After being charged with these crimes, Spagnolini was dismissed from his position at AgustaWestland.

Their trial began on 19 June 2013. Eugenio Fusco, the prosecutor, stated that they had presided over a system of bribes and corruption that was part “of the company philosophy”, according to the arrest warrant. On the first day of the trial, the court stated that both the government of India and the Italian tax office were considered injured parties in the case, a designation that permitted them to participate in the questioning of witnesses and to seek damages in the case of a guilty verdict. Since defendants in Italy are not required to appear at their own trials, neither Spagnolini nor Orsi attended the trial's opening session.

In June, defence lawyers Ennio Amodio and Massimo Bassi argued at the trial that India should not be admitted as a civil party and that the Public Prosecutor's proposal to skip lengthy preliminary arguments was illegitimate and unconstitutional. But the judge rejected their arguments, and the Public Prosecutor explained that he wanted a speedy trial and that the “rock solid evidence” against the defendants warranted such a trial. Amodio insisted that it was clear that neither Orsi nor Spagnoligni had engaged in bribery because there was no need for it, given that AgustaWestland's helicopter was clearly the best being considered by India.

A report on 3 September 2013, noted that the corruption trial of Spagnolini and Orsi was set to resume within the month, “with defence lawyers prepared to call an international witness list of top government officials and industry leaders”. It was noted that possible defence witnesses included Ratan Tata, the former chairman of India's Tata Group; Indian defense minister A.K. Antony; and former UK defence secretary Geoffrey Hoon. The defence was “expected to argue that Orsi and Spagnolini did nothing outside the normal scope of accepted business practices in India in winning the contract.” A report noted that “AgustaWestland could be blacklisted by the Indian government under terms of its new and strict anti-corruption laws if Orsi and Spagnolini are convicted”, and that India had “begun its own inquiry into the matter”. This practically ended the so called "VVIP Chopper Deal" forever.

A Reuters report on 12 June 2014, stated that the verdict in the trial of Spagnolini and Orsi “could be crucial for Finmeccanica's efforts to restore its reputation at a time when the group is restructuring its business and fighting for contracts in emerging countries.” It was reported on 29 July 2014, that as Spagnolini and Orsi awaited sentencing, perhaps in October, for the helicopter deal, an Italian magistrate had halted a separate investigation into the alleged payment of kickbacks to secure the helicopter sale, while accepting a “negligible fine” as part of a settlement.

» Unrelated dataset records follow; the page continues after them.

File: src/rtl/cdb_broadcaster_rr_arbiter.sv
// rr_arbiter: combinational round-robin pick of the first request at or after ptr, wrapping modulo N.
module rr_arbiter #(
  parameter int N = 4,
  localparam int W = $clog2(N)
) (
  input  logic [N-1:0] req,
  input  logic [W-1:0] ptr,
  output logic [N-1:0] grant,
  output logic [W-1:0] idx,
  output logic         any_grant
);
  logic [W-1:0] j;
  always_comb begin
    grant = '0;
    idx = '0;
    any_grant = 1'b0;
    j = '0;
    for (int k = 0; k < N; k++) begin
      j = W'((int'(ptr) + k) % N);
      if (!any_grant && req[j]) begin
        grant[j] = 1'b1;
        idx = j;
        any_grant = 1'b1;
      end
    end
  end
endmodule

File: src/rtl/cdb_broadcaster.sv
// cdb_broadcaster: per-port single-deep result holding plus round-robin arbitration onto the registered CDB.
// Optional CDB_FLUSH_EN adds a flush input that discards all held results for mispredict recovery.
module cdb_broadcaster
  import cdb_pkg::*;
#(
  parameter int DATAW = CDB_DATAW,
  parameter int TAGW = CDB_TAGW,
  parameter int FLAGSW = CDB_FLAGSW,
  parameter int NPORTS = 4
) (
  input  logic                     clk,
  input  logic                     rst,
`ifdef CDB_FLUSH_EN
  input  logic                     flush,
`endif
  input  logic [NPORTS-1:0]        req_valid,
  output logic [NPORTS-1:0]        req_ready,
  input  logic [NPORTS*TAGW-1:0]   req_tag,
  input  logic [NPORTS*DATAW-1:0]  req_value,
  input  logic [NPORTS*FLAGSW-1:0] req_flags,
  output logic                     cdb_en,
  output logic [TAGW-1:0]          cdb_tag,
  output logic [DATAW-1:0]         cdb_value,
  output logic [FLAGSW-1:0]        cdb_flags
);
  localparam int W = $clog2(NPORTS);
  logic [NPORTS-1:0] held, grant;
  logic [TAGW-1:0] h_tag [NPORTS];
  logic [DATAW-1:0] h_value [NPORTS];
  logic [FLAGSW-1:0] h_flags [NPORTS];
  logic [W-1:0] ptr, gidx;
  logic any_grant, fl;
`ifdef CDB_FLUSH_EN
  assign fl = flush;
`else
  assign fl = 1'b0;
`endif
  rr_arbiter #(.N(NPORTS)) u_arb (
    .req(held),
    .ptr(ptr),
    .grant(grant),
    .idx(gidx),
    .any_grant(any_grant)
  );
  // A granted port may refill in the same cycle, sustaining one result per cycle.
  assign req_ready = fl ? '0 : (~held | grant);
  always_ff @(posedge clk) begin
    if (rst) begin
      held <= '0;
      ptr <= '0;
      cdb_en <= 1'b0;
      cdb_tag <= '0;
      cdb_value <= '0;
      cdb_flags <= '0;
    end else if (fl) begin
      held <= '0;
      cdb_en <= 1'b0;
    end else begin
      cdb_en <= any_grant;
      if (any_grant) begin
        cdb_tag <= h_tag[gidx];
        cdb_value <= h_value[gidx];
        cdb_flags <= h_flags[gidx];
        ptr <= (gidx == W'(NPORTS - 1)) ? '0 : gidx + W'(1);
      end
      for (int i = 0; i < NPORTS; i++) begin
        if (req_valid[i] && req_ready[i]) begin
          held[i] <= 1'b1;
          h_tag[i] <= req_tag[i*TAGW +: TAGW];
          h_value[i] <= req_value[i*DATAW +: DATAW];
          h_flags[i] <= req_flags[i*FLAGSW +: FLAGSW];
        end else if (grant[i]) begin
          held[i] <= 1'b0;
        end
      end
    end
  end
endmodule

In August 2014, India banned Finmeccanica from future government contracts.

On 9 October 2014, Spagnolini and Orsi were sentenced to two years in prison for false bookkeeping but were acquitted of international corruption, a charge on which the prosecutor had asked the court to sentence Orsi to six years in prison and Spagnolini to five years in prison. Judge Luisa Bovitutti said that the false bookkeeping conviction concerned 2009 and 2010 invoices. “In reading the verdict,” reported the Wall Street Journal, “the judge said that while prosecutors had proven that fake invoices had been issued, there was no corruption.” This represented an apparent rejection of the prosecution's argument that there existed “a direct connection between the false invoices and the payment of kickbacks.”

Orsi and Spagnolini's sentences were suspended.

At the time of the verdict, India was still pursuing its own investigation into the allegations of bribery. An Indian official said in early 2014 that the probe was “at an advanced stage” and that legal developments in Italy did not affect India's investigation.

On 16 December 2016, the Italian Supreme Court (Corte di Cassazione) annulled the verdict and ordered a retrial. On 8 January 2018, following the new appeal trial, Orsi was acquitted of both international corruption and false invoicing charges. The acquittal was confirmed by the Supreme Court the following year.